Input for this task: Begin

This design comes from an exercise in tuning for small area on the open sky130 flow, not from production work.
The RTL was checked by simulation tests, not by an equivalence proof against the original design.
No activity file was given, so power comes from the tool's default toggle rates. The clock port is modelled as an ideal driver; clocking choices that lean on that would not hold on a real chip.

the baseline:
## avr_boot_engine
module avr_boot_engine (
    input  wire        clk,
    input  wire        rst,           
    output wire        link_load,     
    output reg  [7:0]  link_tx,
    output wire        link_poll,     
    input  wire        link_done,
    input  wire        link_wcol,
    input  wire [7:0]  link_rx,
    output wire        nvm_poll,      
    input  wire        nvm_busy,
    output wire        nvm_op,        
    output reg  [1:0]  nvm_cmd,       
    output reg  [16:0] nvm_addr,
    output reg  [7:0]  nvm_lo,
    output reg  [7:0]  nvm_hi,
    output wire        pm_re,
    output reg  [16:0] pm_addr,
    input  wire [7:0]  pm_data,
    output wire        aux_re,
    output wire        aux_we,
    output reg  [15:0] aux_addr,
    output reg  [7:0]  aux_wdata,
    input  wire [7:0]  aux_rdata,
    output wire        escape,
    output reg  [2:0]  esc_cause,
    output wire        irq_inhibit
);
==> flow/config.mk <==
export PLATFORM = sky130hd
export DESIGN_NAME = avr_boot_engine
export DESIGN_NICKNAME = avr_boot_engine
export VERILOG_FILES = /design/flow/design.v
export SDC_FILE = /design/flow/constraint.sdc
export NUM_CORES = 4
export LEC_CHECK = 0
export CAP_MARGIN = 20
export CORE_MARGIN = 2
export CORE_UTILIZATION = 30
export SLEW_MARGIN = 20
==> flow/constraint.sdc <==
create_clock -name core_clock -period 10.0 [get_ports {clk}]
set_input_delay 2.0000 -clock core_clock [delete_from_list [all_inputs] [get_ports {clk}]]
set_output_delay 2.0000 -clock core_clock [all_outputs]
set_load 0.01 [all_outputs]
standard.sh (not shown) runs the stock make flow with config.mk's settings and CLKGATE_MAP_FILE= SYNTH_SCRIPT=/design/flow/synth_recipe.tcl, a recipe that flattens the netlist after the stock synthesis.
==> flow/flow/run.sh <==
#!/bin/bash
export BUFFER_PORTS_ARGS="-buffer_cell sky130_fd_sc_hd__buf_1"
export CTS_ARGS="-sink_clustering_enable -repair_clock_nets -dont_use_dummy_load -sink_clustering_size 25 -sink_clustering_max_diameter 60 -buf_list sky130_fd_sc_hd__clkbuf_16"
bash standard.sh > standard.log 2>&1
The baseline went all the way through synthesis, placement and routing and the layout is clean on timing, DRC and antenna.
The following lists how the candidate was set up differently from the baseline:
==> flow/flow/run.sh <==
#!/bin/bash
export BUFFER_PORTS_ARGS="-buffer_cell sky130_fd_sc_hd__buf_1"
export CTS_ARGS="-sink_clustering_enable -repair_clock_nets -dont_use_dummy_load -sink_clustering_size 30 -sink_clustering_max_diameter 100 -buf_list sky130_fd_sc_hd__clkbuf_16"
bash standard.sh > standard.log 2>&1
==> comparison <==
The candidate — headroom to the max-slew limit 2.4 points lower, the baseline as reference
| hold slack | the candidate vs the baseline | better |
The baseline -> the candidate: sequential cell count delta 0, exact match
Comparing the candidate and the baseline, the lower period utilization was measured on the candidate.

* * *

avr_boot_engine, a different RTL version from the one above (not shown whole).
Size in the first run: roughly 2800 cells after synthesis, about 0.048 mm² of cells after synthesis.
Settings: LEC_CHECK=0, CAP_MARGIN=20, CORE_MARGIN=2, CORE_UTILIZATION=30, MIN_ROUTING_LAYER=met2, SLEW_MARGIN=20; clock period 10.0 ns.
==> flow/flow/run.sh <==
#!/bin/bash
export BUFFER_PORTS_ARGS="-buffer_cell sky130_fd_sc_hd__buf_1"
export CTS_ARGS="-sink_clustering_enable -repair_clock_nets -dont_use_dummy_load -sink_clustering_size 33 -sink_clustering_max_diameter 100 -buf_list sky130_fd_sc_hd__clkbuf_16"
bash standard.sh > standard.log 2>&1
ANT=orfs/reports/sky130hd/avr_boot_engine/base/drt_antennas.log
for seed in 11 23 37; do
  if [[ -f $ANT ]] && ! grep -q VIOLATED $ANT; then
    break
  fi
  cp $ANT antennas_before_seed_$seed.log 2>/dev/null
  bash standard.sh clean_route > standard_clean_$seed.log 2>&1
  OR_SEED=$seed MAX_REPAIR_ANTENNAS_ITER_DRT=10 bash standard.sh > standard_seed_$seed.log 2>&1
done
The first run finished clean.
Next try:
--- a/flow/flow/run.sh
+++ b/flow/flow/run.sh
@@ -2,3 +2,3 @@
 export BUFFER_PORTS_ARGS="-buffer_cell sky130_fd_sc_hd__buf_1"
-export CTS_ARGS="-sink_clustering_enable -repair_clock_nets -dont_use_dummy_load -sink_clustering_size 33 -sink_clustering_max_diameter 100 -buf_list sky130_fd_sc_hd__clkbuf_16"
+export CTS_ARGS="-sink_clustering_enable -repair_clock_nets -dont_use_dummy_load -sink_clustering_size 30 -sink_clustering_max_diameter 100 -buf_list sky130_fd_sc_hd__clkbuf_16"
 bash standard.sh > standard.log 2>&1
--- a/flow/config.mk
+++ b/flow/config.mk
@@ -10,3 +10,2 @@
 export CORE_UTILIZATION = 30
-export MIN_ROUTING_LAYER = met2
 export SLEW_MARGIN = 20
The new run completed, yet does not pass: antenna rules.
Utilization stays flat.
Sequential power stays flat.
Worst setup slack got worse by 0.032 ns.
Via count fell by a quarter to a third.
Next try:
--- a/flow/flow/run.sh
+++ b/flow/flow/run.sh
@@ -2,3 +2,3 @@
 export BUFFER_PORTS_ARGS="-buffer_cell sky130_fd_sc_hd__buf_1"
-export CTS_ARGS="-sink_clustering_enable -repair_clock_nets -dont_use_dummy_load -sink_clustering_size 30 -sink_clustering_max_diameter 100 -buf_list sky130_fd_sc_hd__clkbuf_16"
+export CTS_ARGS="-sink_clustering_enable -repair_clock_nets -dont_use_dummy_load -sink_clustering_size 26 -sink_clustering_max_diameter 100 -buf_list sky130_fd_sc_hd__clkbuf_16"
 bash standard.sh > standard.log 2>&1
--- a/flow/config.mk
+++ b/flow/config.mk
@@ -10,2 +10,3 @@
 export CORE_UTILIZATION = 30
+export MIN_ROUTING_LAYER = met2
 export SLEW_MARGIN = 20
Result: With this change the flow passed the timing, design-rule and antenna checks. Maximum frequency climbs by 1.8%. Worst setup slack improved by 0.094 ns. Final area climbs by 0.53%. Hold slack improved by 0.014 ns. Register-to-register slack improved by 0.29 ns. Via count climbs by about 30%. Routed wire length climbs by about 3%. Sequential cell count is unchanged.
Next try:
==> flow/flow/run.sh (replaced) <==
#!/bin/bash
export BUFFER_PORTS_ARGS="-buffer_cell sky130_fd_sc_hd__buf_1"
export CTS_ARGS="-sink_clustering_enable -repair_clock_nets -dont_use_dummy_load -sink_clustering_size 30 -sink_clustering_max_diameter 100 -buf_list sky130_fd_sc_hd__clkbuf_16"
bash standard.sh > standard.log 2>&1
--- a/flow/config.mk
+++ b/flow/config.mk
@@ -10,3 +10,2 @@
 export CORE_UTILIZATION = 30
-export MIN_ROUTING_LAYER = met2
 export SLEW_MARGIN = 20
With this change the flow ran to the end with violations: antenna rules. Power falls by 1.7%. Cell area goes down by 0.55%. Global-route usage shrinks by 4.8 points. Register-to-register slack gets worse by 0.29 ns.
Next try:
==> flow/flow/run.sh (replaced) <==
#!/bin/bash
export BUFFER_PORTS_ARGS="-buffer_cell sky130_fd_sc_hd__buf_1"
export CTS_ARGS="-sink_clustering_enable -repair_clock_nets -dont_use_dummy_load -sink_clustering_size 36 -sink_clustering_max_diameter 100 -buf_list sky130_fd_sc_hd__clkbuf_16"
bash standard.sh > standard.log 2>&1
ANT=orfs/reports/sky130hd/avr_boot_engine/base/drt_antennas.log
for seed in 11 23 37; do
  if [[ -f $ANT ]] && ! grep -q VIOLATED $ANT; then
    break
  fi
  cp $ANT antennas_before_seed_$seed.log 2>/dev/null
  bash standard.sh clean_route > standard_clean_$seed.log 2>&1
  OR_SEED=$seed MAX_REPAIR_ANTENNAS_ITER_DRT=10 bash standard.sh > standard_seed_$seed.log 2>&1
done
--- a/flow/config.mk
+++ b/flow/config.mk
@@ -10,2 +10,3 @@
 export CORE_UTILIZATION = 30
+export MIN_ROUTING_LAYER = met2
 export SLEW_MARGIN = 20
Outcome: Now the flow produced a clean layout; combinational power climbs by a few percent; die area stays the same; non-clock buffer count is higher by 1; sequential power stays flat; cell count hardly moves; maximum frequency is higher slightly; first-iteration DRC count rises by well over a third.

## afterwards: timing with drivers on the ports
Ports are ideal in the flow. The routed layouts listed here were re-timed in OpenROAD. Step 1, drivers: a clkbuf_16 drives clk and a buf_2 each remaining input, both assumed. Step 2 also shifts input and output timing later by t, the mid clock arrival at the registers, as if the neighbouring blocks saw the same clock. Slacks: ideal ports / drivers / drivers and shift; pairs: ideal ports / drivers.
run	t (ns)	setup WS [ns]	worst hold slack (ns)	worst setup path at the end
the baseline	0.726	4.273 / 4.206 / 4.932	0.205 / 0.205 / 0.205	register to output
the candidate	0.724	4.309 / 4.238 / 4.961	0.266 / 0.266 / 0.266	register to output
the first run of note 2	0.725	4.670 / 4.601 / 5.325	0.284 / 0.284 / 0.284	register to output
the second run of note 2	0.731	4.638 / 4.569 / 5.299	0.255 / 0.255 / 0.255	register to output
the third run of note 2	0.732	4.732 / 4.665 / 5.397	0.269 / 0.269 / 0.269	register to output
the fourth run of note 2	0.731	4.638 / 4.569 / 5.300	0.255 / 0.255 / 0.255	register to output
the fifth run of note 2	0.705	4.704 / 4.638 / 5.343	0.208 / 0.208 / 0.208	register to output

Input for this task: End

### [What to work on]
Beginning with the very first line of the records above, please retype each line through the one that has "export CAP_MARGIN = 20", and add nothing.

### [Reply]
This design comes from an exercise in tuning for small area on the open sky130 flow, not from production work.
The RTL was checked by simulation tests, not by an equivalence proof against the original design.
No activity file was given, so power comes from the tool's default toggle rates. The clock port is modelled as an ideal driver; clocking choices that lean on that would not hold on a real chip.

the baseline:
## avr_boot_engine
module avr_boot_engine (
    input  wire        clk,
    input  wire        rst,           
    output wire        link_load,     
    output reg  [7:0]  link_tx,
    output wire        link_poll,     
    input  wire        link_done,
    input  wire        link_wcol,
    input  wire [7:0]  link_rx,
    output wire        nvm_poll,      
    input  wire        nvm_busy,
    output wire        nvm_op,        
    output reg  [1:0]  nvm_cmd,       
    output reg  [16:0] nvm_addr,
    output reg  [7:0]  nvm_lo,
    output reg  [7:0]  nvm_hi,
    output wire        pm_re,
    output reg  [16:0] pm_addr,
    input  wire [7:0]  pm_data,
    output wire        aux_re,
    output wire        aux_we,
    output reg  [15:0] aux_addr,
    output reg  [7:0]  aux_wdata,
    input  wire [7:0]  aux_rdata,
    output wire        escape,
    output reg  [2:0]  esc_cause,
    output wire        irq_inhibit
);
==> flow/config.mk <==
export PLATFORM = sky130hd
export DESIGN_NAME = avr_boot_engine
export DESIGN_NICKNAME = avr_boot_engine
export VERILOG_FILES = /design/flow/design.v
export SDC_FILE = /design/flow/constraint.sdc
export NUM_CORES = 4
export LEC_CHECK = 0
export CAP_MARGIN = 20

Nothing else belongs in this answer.